French-American political economist and activist

David Rashi Kremen Adler is a French-American left-wing political economist and activist. He serves as co-general coordinator of the Progressive International, an international progressive political network. He is a columnist for The Guardian and Jacobin. He was also a Jewish American participant in the Global Sumud Flotilla and the lead organizer of the Nuestra América Convoy.

==Early life and education==
David R.K Adler was born in Encino, California to a French Jewish family. His grandfather Jacques Adler was a member of the French resistance against the Nazis. Adler was at Brown University where he majored in Development Studies. He then studied at the University of Oxford, where he was a 2015 recipient of the Rhodes Scholarship. He was also a Fulbright scholar in Mexico City at Colegio de México.

==Career==
Adler has worked as a researcher and policy advisor on foreign policy. In 2020, he became co-general coordinator of Progressive International, an organization launched with the involvement of U.S. Senator Bernie Sanders and Greek economist and politician Yanis Varoufakis. With the organization, he organized the January 2026 conference Nuestra América ("Our America") in Bogota, Colombia to convene a collective response from Latin American political forces following the United States intervention in Venezuela and abduction of Venezuelan president Nicolás Maduro. Adler has coordinated the Panamerican Congress since 2024. He is the co-editor, along with Rosemary Bechler, of the 2020 essay anthology A Vision for Europe 2020.

==Gaza humanitarian aid flotilla==
In September 2025, Adler participated in the Global Sumud Flotilla, an international, civil society-led maritime initiative launched in mid-2025, which attempted to break the Israeli blockade of the Gaza Strip. During the voyage, Adler described the mission as a non-violent, civilian effort intended to draw international attention to humanitarian conditions in Gaza. In interviews, he characterized the flotilla as a humanitarian and grassroots initiative.

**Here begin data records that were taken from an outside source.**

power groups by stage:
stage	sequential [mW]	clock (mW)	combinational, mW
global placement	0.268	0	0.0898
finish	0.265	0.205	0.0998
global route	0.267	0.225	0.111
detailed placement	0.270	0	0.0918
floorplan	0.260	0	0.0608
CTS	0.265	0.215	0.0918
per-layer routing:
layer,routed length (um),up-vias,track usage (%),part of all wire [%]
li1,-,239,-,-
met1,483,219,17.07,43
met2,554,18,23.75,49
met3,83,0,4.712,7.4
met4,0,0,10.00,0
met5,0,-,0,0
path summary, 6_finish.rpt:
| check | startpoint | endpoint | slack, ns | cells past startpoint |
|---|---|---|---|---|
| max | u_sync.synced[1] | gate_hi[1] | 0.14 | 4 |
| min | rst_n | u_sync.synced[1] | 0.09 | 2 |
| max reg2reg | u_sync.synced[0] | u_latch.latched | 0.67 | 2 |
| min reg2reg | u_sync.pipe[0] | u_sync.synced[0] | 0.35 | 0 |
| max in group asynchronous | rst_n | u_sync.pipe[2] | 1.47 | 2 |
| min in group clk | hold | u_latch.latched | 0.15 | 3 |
===== config.mk =====
export PLATFORM = sky130hd
export DESIGN_NAME = sdr_burst_seq
export DESIGN_NICKNAME = d
export VERILOG_FILES = /design/src/rtl/sdr_seq_pkg.sv /design/src/rtl/sdr_mode_reg.sv /design/src/rtl/sdr_beat_ctl.sv /design/src/rtl/sdr_rd_pipe.sv /design/src/rtl/sdr_burst_seq.sv
export SDC_FILE = /design/constraint.sdc
export NUM_CORES = 1
export LEC_CHECK = 0
export ABC_AREA = 0
export ABC_CLOCK_PERIOD_IN_PS = 5400
export BUFFER_PORTS_ARGS = -buffer_cell sky130_fd_sc_hd__buf_2
export CAP_MARGIN = 0
export CELL_PAD_IN_SITES_DETAIL_PLACEMENT = 1
export CELL_PAD_IN_SITES_GLOBAL_PLACEMENT = 1
export CORE_ASPECT_RATIO = 1.2
export CORE_MARGIN = 10
export CORE_UTILIZATION = 43
export DETAILED_ROUTE_END_ITERATION = 7
export HOLD_SLACK_MARGIN = 0.02
export PLACE_DENSITY = 0.83
export SLEW_MARGIN = 20
export SYNTH_ARGS = -nofsm -noshare
export SYNTH_HDL_FRONTEND = slang
export SYNTH_HIERARCHICAL = 1
export SYNTH_SLANG_ARGS = --single-unit

===== constraint.sdc =====
create_clock -name clk -period 5.4 [get_ports clk]
set_input_delay 1.08 -clock clk [delete_from_list [all_inputs] [get_ports clk]]
set_output_delay 1.08 -clock clk [all_outputs]
set_load 0.01 [all_outputs]

===== src/rtl/sdr_seq_pkg.sv =====
package sdr_seq_pkg;

    localparam int COL_W   = 9;
    localparam int BANK_W  = 2;
    localparam int LAT_MAX = 3;
    localparam int LAT_MIN = 2;

    typedef enum logic [2:0] {
        CMD_NOP   = 3'd0,
        CMD_MODE  = 3'd1,
        CMD_READ  = 3'd2,
        CMD_WRITE = 3'd3,
        CMD_TERM  = 3'd4
    } cmd_e;

    // stored burst setting
    typedef struct packed {
        logic [2:0] len;
        logic       ilv;
        logic       lat3;
    } mode_t;

    // running burst context
    typedef struct packed {
        logic              act;
        logic              wr;
        logic [BANK_W-1:0] bank;
        logic [COL_W-1:0]  start;
        logic [COL_W-1:0]  cnt;
    } beat_t;

    function automatic logic is_full(input logic [2:0] code);
        return code == 3'd7;
    endfunction

    // mask of the column bits that move inside one burst block
    function automatic logic [COL_W-1:0] len_mask(input logic [2:0] code);
        logic [COL_W-1:0] m;
        case (code)
            3'd0, 3'd1, 3'd2, 3'd3: m = (COL_W'(1) << code) - COL_W'(1);
            3'd7:                   m = '1;
            default:                m = '0;
        endcase
        return m;
    endfunction

    function automatic logic [COL_W-1:0] col_of(
        input logic [COL_W-1:0] start,
        input logic [COL_W-1:0] cnt,
        input logic [COL_W-1:0] mask,
        input logic             ilv
    );
        logic [COL_W-1:0] low;
        low = ilv ? (start ^ cnt) : (start + cnt);
        return (start & ~mask) | (low & mask);
    endfunction

endpackage


===== src/rtl/sdr_mode_reg.sv =====
module sdr_mode_reg
    import sdr_seq_pkg::*;
(
    input  logic       clk,
    input  logic       rst,
    input  logic       we_i,
    input  logic [2:0] len_i,
    input  logic       ilv_i,
    input  logic [1:0] lat_i,
    output mode_t      mode_o
);
    always_ff @(posedge clk) begin
        if (rst) begin
            mode_o <= '{len: 3'd0, ilv: 1'b0, lat3: 1'b1};
        end else if (we_i) begin
            mode_o <= '{len: len_i, ilv: ilv_i, lat3: (lat_i == 2'd3)};
        end
    end
endmodule


===== src/rtl/sdr_beat_ctl.sv =====
module sdr_beat_ctl
    import sdr_seq_pkg::*;
(
    input  logic              clk,
    input  logic              rst,
    input  logic [2:0]        cmd_i,
    input  logic [BANK_W-1:0] bank_i,
    input  logic [COL_W-1:0]  col_i,
    input  mode_t             mode_i,
    output beat_t             beat_o,
    output logic              nxt_rd_o
);
    beat_t            nxt;
    logic [COL_W-1:0] mask;
    logic             full;

    assign mask = len_mask(mode_i.len);
    assign full = is_full(mode_i.len);

    always_comb begin
        nxt = beat_o;
        case (cmd_e'(cmd_i))
            CMD_READ, CMD_WRITE: begin
                nxt.act   = 1'b1;
                nxt.wr    = (cmd_e'(cmd_i) == CMD_WRITE);
                nxt.bank  = bank_i;
                nxt.start = col_i;
                nxt.cnt   = '0;
            end
            CMD_TERM: nxt.act = 1'b0;
            default: begin
                if (beat_o.act) begin
                    if (!full && beat_o.cnt == mask) nxt.act = 1'b0;
                    else                             nxt.cnt = beat_o.cnt + COL_W'(1);
                end
            end
        endcase
    end

    assign nxt_rd_o = nxt.act & ~nxt.wr;

    always_ff @(posedge clk) begin
        if (rst) beat_o <= '0;
        else     beat_o <= nxt;
    end
endmodule
--- config.mk ---
export PLATFORM = sky130hd
export DESIGN_NAME = rstc_top
export DESIGN_NICKNAME = d
export VERILOG_FILES = /design/src/rtl/rstc_pkg.sv /design/src/rtl/rstc_req_merge.sv /design/src/rtl/rstc_seq.sv /design/src/rtl/rstc_out.sv /design/src/rtl/rstc_top.sv
export SDC_FILE = /design/constraint.sdc
export NUM_CORES = 1
export LEC_CHECK = 0
export ABC_AREA = 0
export BUFFER_PORTS_ARGS = -buffer_cell sky130_fd_sc_hd__buf_2
export CAP_MARGIN = 20
export CORE_ASPECT_RATIO = 0.7
export CORE_UTILIZATION = 50
export CTS_BUF_LIST = sky130_fd_sc_hd__clkbuf_4
export DETAILED_ROUTE_END_ITERATION = 10
export GPL_TIMING_DRIVEN = 0
export PLACE_DENSITY = 0.8
export SKIP_LAST_GASP = 1
export SLEW_MARGIN = 20
export SYNTH_ARGS = -nofsm -noshare
export SYNTH_HDL_FRONTEND = slang
export SYNTH_HIERARCHICAL = 1
export SYNTH_SLANG_ARGS = --single-unit
--- constraint.sdc ---
create_clock -name clk -period 3.72 [get_ports clk]
set_input_delay 0.372 -clock clk [delete_from_list [all_inputs] [get_ports clk]]
set_output_delay 0.372 -clock clk [all_outputs]
set_load 0.1 [all_outputs]
--- src/rtl/rstc_pkg.sv ---
package rstc_pkg;
  localparam int NLVL  = 4;
  localparam int LVLW  = $clog2(NLVL);
  localparam int NSTEP = 17;
  localparam int IDXW  = $clog2(NSTEP);

  localparam logic [IDXW-1:0] ST_SAVE_PART = IDXW'(5);
  localparam logic [IDXW-1:0] ST_PGCLR     = IDXW'(14);
  localparam logic [IDXW-1:0] ST_TOD       = IDXW'(16);

  typedef enum logic [1:0] {SQ_IDLE, SQ_RUN, SQ_WAIT} sq_state_t;

  function automatic logic [IDXW-1:0] last_step(input logic [LVLW-1:0] lvl);
    case (lvl)
      2'd0:    return IDXW'(5);
      2'd1:    return IDXW'(9);
      2'd2:    return IDXW'(15);
      default: return IDXW'(16);
    endcase
  endfunction
endpackage

--- src/rtl/rstc_req_merge.sv ---
module rstc_req_merge
  import rstc_pkg::*;
(
  input  logic [NLVL-1:0] req,
  input  logic            active,
  input  logic [LVLW-1:0] cur_lvl,
  output logic            any_req,
  output logic [LVLW-1:0] lvl_eff
);
  logic [LVLW-1:0] hi;

  always_comb begin
    hi = '0;
    for (int i = 0; i < NLVL; i++)
      if (req[i]) hi = LVLW'(i);
  end

  assign any_req = |req;

  always_comb begin
    if (!active)                    lvl_eff = hi;
    else if (any_req && hi > cur_lvl) lvl_eff = hi;
    else                            lvl_eff = cur_lvl;
  end
endmodule

--- src/rtl/rstc_seq.sv ---
module rstc_seq
  import rstc_pkg::*;
(
  input  logic            clk,
  input  logic            rst,
  input  logic [NLVL-1:0] rst_req,
  input  logic            pgclr_done,
  input  logic            tod_notset,
  output logic            issue,
  output logic [IDXW-1:0] idx,
  output logic            fin,
  output logic            busy_nxt
);
  sq_state_t       st_q, st_d;
  logic [IDXW-1:0] idx_q, idx_d;
  logic [LVLW-1:0] lvl_q, lvl_eff;
  logic            any_req, at_last, wait_step, hs;

  rstc_req_merge u_merge (
    .req     (rst_req),
    .active  (st_q != SQ_IDLE),
    .cur_lvl (lvl_q),
    .any_req (any_req),
    .lvl_eff (lvl_eff)
  );

  assign at_last   = (idx_q == last_step(lvl_eff));
  assign wait_step = (idx_q == ST_PGCLR) || (idx_q == ST_TOD);
  assign hs        = (idx_q == ST_PGCLR) ? pgclr_done : tod_notset;

  always_comb begin
    st_d  = st_q;
    idx_d = idx_q;
    fin   = 1'b0;
    case (st_q)
      SQ_IDLE: if (any_req) begin
        st_d  = SQ_RUN;
        idx_d = '0;
      end
      SQ_RUN: begin
        if (wait_step)    st_d = SQ_WAIT;
        else if (at_last) begin st_d = SQ_IDLE; fin = 1'b1; end
        else              idx_d = idx_q + 1'b1;
      end
      SQ_WAIT: if (hs) begin
        if (at_last) begin st_d = SQ_IDLE; fin = 1'b1; end
        else begin st_d = SQ_RUN; idx_d = idx_q + 1'b1; end
      end
      default: st_d = SQ_IDLE;
    endcase
  end

  always_ff @(posedge clk) begin
    if (rst) begin
      st_q  <= SQ_IDLE;
      idx_q <= '0;
      lvl_q <= '0;
    end else begin
      st_q  <= st_d;
      idx_q <= idx_d;
      if (st_q != SQ_IDLE || any_req) lvl_q <= lvl_eff;
    end
  end

  assign issue    = (st_q == SQ_RUN);
  assign idx      = idx_q;
  assign busy_nxt = (st_d != SQ_IDLE);

  AST_PGCLR_HOLD: assert property (@(posedge clk) disable iff (rst)
    (st_q == SQ_WAIT && idx_q == ST_PGCLR && !pgclr_done) |=> (st_q == SQ_WAIT && idx_q == ST_PGCLR));
  AST_TOD_HOLD: assert property (@(posedge clk) disable iff (rst)
    (st_q == SQ_WAIT && idx_q == ST_TOD && !tod_notset) |=> (st_q == SQ_WAIT));
  AST_LVL_MONO: assert property (@(posedge clk) disable iff (rst)
    (st_q != SQ_IDLE && $past(st_q) != SQ_IDLE) |-> (lvl_q >= $past(lvl_q)));
endmodule

--- src/rtl/rstc_out.sv ---
module rstc_out
  import rstc_pkg::*;
(
  input  logic             clk,
  input  logic             rst,
  input  logic             issue,
  input  logic [IDXW-1:0]  idx,
  input  logic             fin,
  input  logic             busy_nxt,
  input  logic             save_busy,
  output logic [NSTEP-1:0] step_stb,
  output logic             busy,
  output logic             done
);
  logic [NSTEP-1:0] sel;

  generate
    for (genvar k = 0; k < NSTEP; k++) begin : g_sel
      if (k == int'(ST_SAVE_PART)) begin : g_gated
        assign sel[k] = issue && (idx == IDXW'(k)) && save_busy;
      end else begin : g_plain
        assign sel[k] = issue && (idx == IDXW'(k));
      end
    end
  endgenerate

  always_ff @(posedge clk) begin
    if (rst) begin
      step_stb <= '0;
      busy     <= 1'b0;
      done     <= 1'b0;
    end else begin
      step_stb <= sel;
      busy     <= busy_nxt;
      done     <= fin;
    end
  end

  AST_STB_ONEHOT: assert property (@(posedge clk) disable iff (rst)
    $onehot0(step_stb));
  AST_DONE_PULSE: assert property (@(posedge clk) disable iff (rst)
    done |=> !done);
  AST_DONE_IDLE: assert property (@(posedge clk) disable iff (rst)
    done |-> !busy);
  AST_IDLE_QUIET: assert property (@(posedge clk) disable iff (rst)
    (!busy && !done) |-> (step_stb == '0));
  AST_SAVE_GATE: assert property (@(posedge clk) disable iff (rst)
    step_stb[ST_SAVE_PART] |-> $past(save_busy));
endmodule

--- src/rtl/rstc_top.sv ---
module rstc_top
  import rstc_pkg::*;
(
  input  logic             clk,
  input  logic             rst,
  input  logic [NLVL-1:0]  rst_req,
  input  logic             save_busy,
  input  logic             pgclr_done,
  input  logic             tod_notset,
  output logic [NSTEP-1:0] step_stb,
  output logic             busy,
  output logic             done
);
  logic            issue, fin, busy_nxt;
  logic [IDXW-1:0] idx;

  rstc_seq u_seq (
    .clk        (clk),
    .rst        (rst),
    .rst_req    (rst_req),
    .pgclr_done (pgclr_done),
    .tod_notset (tod_notset),
    .issue      (issue),
    .idx        (idx),
    .fin        (fin),
    .busy_nxt   (busy_nxt)
  );

  rstc_out u_out (
    .clk       (clk),
    .rst       (rst),
    .issue     (issue),
    .idx       (idx),
    .fin       (fin),
    .busy_nxt  (busy_nxt),
    .save_busy (save_busy),
    .step_stb  (step_stb),
    .busy      (busy),
    .done      (done)
  );
endmodule

==> run summary <==
## Die
- die boundary width: 67.6 um
- number of top-level pins: 28
- area of the die: 3240 um2
- core footprint: 2820 um2
- height of the die: 47.9 um
- effective utilization at floorplan: 0.533
- num rows: 16

## GRT
- M3 GR Usage: 0.0619
- global-route track usage on met2: 0.424
- Remaining Overflow, GRT: 0
- antenna violations before repair: 0
- met1 global-route usage: 0.288
- wire length of the first global-routing pass: 5630 um
- overall routing resource usage: 0.238
- number of global-route vias before repair: 1292
- pin count of the biggest net entering global routing: 17
- highest-utilization routing layer at the global route stage: met2

## Layout
- Multi-input gate area: 881 um2
- number of filler instances in the final layout: 250
- synthesis-to-layout area growth: 15.5%
- # nets final: 225
- final core utilization: 0.616
- Final Non-Filler Cells: 238
- number of antenna repair diodes: 0
- Storage cell area: 561 um2
- share of cells above drive strength 1: 0.208

## Critical path
- worst setup slack for register-to-register paths: 280 ps
- cell repeated most along the worst path: sky130_fd_sc_hd__inv_1
- maximum net fanout on the critical path: 6
- Worst Reg-to-Reg Cells: 14
- Worst path max stage delay: 460 ps
- required time worst endpoint: 3990 ps
- Worst EP arrival: 3710 ps
- Crit path buffers/inverters: 4
- classification of the worst setup path: register to register
- CP Cell Sequence: inv_1 -> ha_1 -> inv_1 -> inv_1 -> o31a_1 -> a32oi_1 -> inv_1 -> ha_1 -> o21a_1 -> o21ai_0 -> a21oi_1 -> o211a_1 -> a21oi_1 -> nor2b_1
- Worst R2R Start: u_seq/st_q[0]
- reg-to-reg endpoint: u_out/busy
- endpoint class of the critical path: register
- kind of start point of the critical path: register
- cell family with most CP delay: compound AO/OA/AOI/OAI gates
- cell type of the slowest stage on the worst timing path: sky130_fd_sc_hd__dfxtp_1

## Yosys
- prevailing post-synth register cell: sky130_fd_sc_hd__dfxtp_1
- Seq cells post-synth: 28
- total of warnings raised by yosys: 6
- total nets after synthesis: 193
- number of distinct standard cells referenced by the synthesized netlist: 46
- async set-reset flop share out of synthesis: 0
- Post-Syn Instances: 171
- portion of the post-synthesis area used by sequential elements: 0.372
- average cell area after synthesis: 8.80 um2
- Netlist Area Pre-Place: 1510 um2
- count of flip-flops with a built-in enable after synthesis: 0

## Detailed routing
- Routed WL: 3550 um
- Post-route DRC: 0
- post-DR wirelength/cell: 14.9 um
- total iterations of the first detailed-routing run: 4
- drt via density: 5.93
- Antenna Violating Nets Remaining: 0
- iteration-0 DRC count of the detailed router: 60
- total number of vias: 1412

## Power
- clock network fraction of design power: 0.293
- Int Pwr: 0.000472 W
- proportion of power drawn by flip-flops and latches: 0.485
- switching share of total power: 0.287
- part of the power in combinational logic: 0.223
- static leakage power: 0.751 nW
- switching component of the power: 0.000190 W
- IR drop worst, VDD: 0.192 mV
- power per standard cell area: 381 nW/um2

## Clocking
- clk sinks: 28
- maximum level of the CTS H-tree: 1
- Clock Pin Slew Worst Setup and Hold Paths: 140 ps
- CTS buffer count: 3
- Post-CTS Resized: 0
- number of hold buffers added after CTS: 0
- Post-CTS Setup Repair Bufs: 0
- clock tree from TritonCTS: done
- insertion delay of the later-clocked pin in the worst-skew pair: 320 ps
- cell at the root of the clock tree: sky130_fd_sc_hd__clkbuf_4
- deepest clock path buffer count: 2

## Hold path
- worst min-delay path category: primary input to register
- number of cells traversed by the worst hold path: 3
- Worst Hold Path EP: u_out/step_stb[5]
- startpoint of the lowest-slack hold path: save_busy

## STA
- Setup Total Neg Slack: 0 ps
- final number of max-transition violations: 0
- RSZ-0062 raised after global routing: false
- final setup fails: 0
- fin crit share: 0.924
- Min Hold Slack: 270 ps
- measured slew at the worst slew-check pin: 562 ps
- Period minus WS final: 3440 ps
- count of endpoints failing hold in the final timing report: 0
- normalized max-slew margin: 0.621
- Worst Setup Slack, final: 284 ps
- worst setup skew after layout: 5.80 ps
- maximum clock frequency: 291 MHz

## Outcome
- outcome: completed

## Placement
- global placer's final weighted congestion: 0.898
- pre-CTS WS: 68.8 ps
- number of buffers inserted by port buffering: 27
- number of cells in the design after placement: 234
- placed wire-length estimate after detailed placement: 2780 um

## Flow run
- Max-Cap Viols: 0

-- synthesized netlist by cell type (all sizes together) (2+ instances only) --
library cell	number	area, um2
dfxtp	28	561
nor2	18	67.6
inv	16	60.1
nand2	14	52.6
ha	13	163
nor3	7	35.0
a21oi	6	30.0
o21ai	5	25.0
or2	5	31.3
nand3	4	20.0
a22oi	3	22.5
nand4bb	3	33.8
nor2b	3	18.8
o211a	3	30.0
o22ai	3	18.8
a21o	2	15.0
a32oi	2	17.5
and2	2	15.0
nand2b	2	12.5
nand4b	2	17.5
o32ai	2	17.5
or2b	2	15.0
or3	2	18.8
or3b	2	17.5
or4	2	22.5
xnor2	2	17.5
-- worst max path at each step --
| stage | to | from | cells past startpoint |
|---|---|---|---|
| 2_1_floorplan | u_out/busy | rst_req[2] | 13 |
| 3_3_place_gp | u_out/busy | rst_req[2] | 14 |
| 3_5_place_dp | u_out/busy | rst_req[2] | 14 |
| 4_1_cts | u_out/busy | u_seq/st_q[0] | 14 |
| 5_1_grt | u_out/busy | u_seq/st_q[0] | 14 |
| 6_report | u_out/busy | u_seq/st_q[0] | 14 |
-- worst register-to-register path: stages, from the launching register on --
cell,delay [ps]
sky130_fd_sc_hd__dfxtp_1,460
sky130_fd_sc_hd__inv_1,100
sky130_fd_sc_hd__ha_1,240
sky130_fd_sc_hd__inv_1,130
sky130_fd_sc_hd__inv_1,80
sky130_fd_sc_hd__o31a_1,310
sky130_fd_sc_hd__a32oi_1,360
sky130_fd_sc_hd__inv_1,150
sky130_fd_sc_hd__ha_1,250
sky130_fd_sc_hd__o21a_1,190
sky130_fd_sc_hd__o21ai_0,340
sky130_fd_sc_hd__a21oi_1,220
sky130_fd_sc_hd__o211a_1,280
sky130_fd_sc_hd__a21oi_1,170
sky130_fd_sc_hd__nor2b_1,140
-- metrics by stage --
| stage | cell area (um2) | total power, W |
|---|---|---|
| 2_1_floorplan | 1510 | 0.000434 |
| 3_3_place_gp | 1690 | 0.000460 |
| 3_5_place_dp | 1690 | 0.000471 |
| 4_1_cts | 1740 | 0.000662 |
| 5_1_grt | 1740 | 0.000694 |
| 6_report | 1740 | 0.000662 |
-- flip-flops by register name (all words and copies together) (netlist names) --
register and flops:
u_out/busy 1, u_out/done 1, u_out/step_stb 17, u_seq/idx 5, u_seq/lvl_q 2, u_seq/st_q 2
-- power groups by stage --
stage	sequential (W)	combinational [W]	clock (W)
2_1_floorplan	0.000343	0.0000917	0
3_3_place_gp	0.000326	0.000134	0
3_5_place_dp	0.000327	0.000144	0
4_1_cts	0.000320	0.000144	0.000197
5_1_grt	0.000322	0.000162	0.000210
6_report	0.000321	0.000147	0.000194
-- cell families after synthesis --
logic type                 share of synthesized area
and+or+nand+nor                                0.292
muxes                                        0.00665
adders and majority gates                      0.108
AOI/OAI and AO/OA                              0.167
DFF                                            0.372
xor gates and xnor gates                      0.0116
buffers and inverters                         0.0424
-- placed cells by master (no fill, tap or decap), drive strengths merged, types with 4 or more instances in the layout --
cell	n
or2	5
o21ai	5
dfxtp	28
a21oi	6
ha	13
buf	27
nor3	7
nand2	14
inv	16
nor2	18
nand3	4
clkbuf	4
-- metal layers --
metal  wire (um)  vias up
li1            -      674
met4          68        0
met5           0        -
met2        1660       71
met3         260       11
met1        1560      656
-- layout make-up --
class	count	area share
buffer	1	0.00216
clock buffer	3	0.0130
clock inverter	1	0.0173
inverter	16	0.0346
multi-input combinational	126	0.507
sequential	28	0.323
tap	36	0.0259
timing repair buffer	27	0.0778
No activity file was read; power rests on OpenSTA's default activity.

He also published an essay from the flotilla on the eve of the Jewish holiday of Yom Kippur, connecting his Jewish heritage to his participation in the project.

A spokesperson for the U.S. State Department said the department viewed the flotilla as a “deliberate and unnecessary provocation” and stated that it “remains focused on realizing President Trump’s plan to end the war, which has been universally welcomed as a historic opportunity for a lasting peace.”

Israeli naval forces intercepted the flotilla before it reached Gaza. Adler and other participants were detained. Following his release, Adler alleged mistreatment and restrictive detention conditions while in Israeli custody. According to him, Israeli politician Itamar Ben-Gvir directly confronted him and other activists at the Port of Ashdod. He was then detained at Ktzi’ot Prison for five days before his deportation to Jordan due to diplomatic pressure from the United States.

The flotilla and subsequent detentions received international media coverage and prompted responses from public officials. This included United States Congressmen Ro Khanna and Jimmy Gomez from Adler's home state of California, who called for clarification regarding the detention of American participants.

== Nuestra América Convoy ==
In 2026, Adler was the organizer of the Nuestra América Convoy, a humanitarian convoy to Cuba, which departed from Mexico on March 20. The convoy delivered critical supplies to the island, approximately 20 tons of food supplies, medical equipment, and solar panels.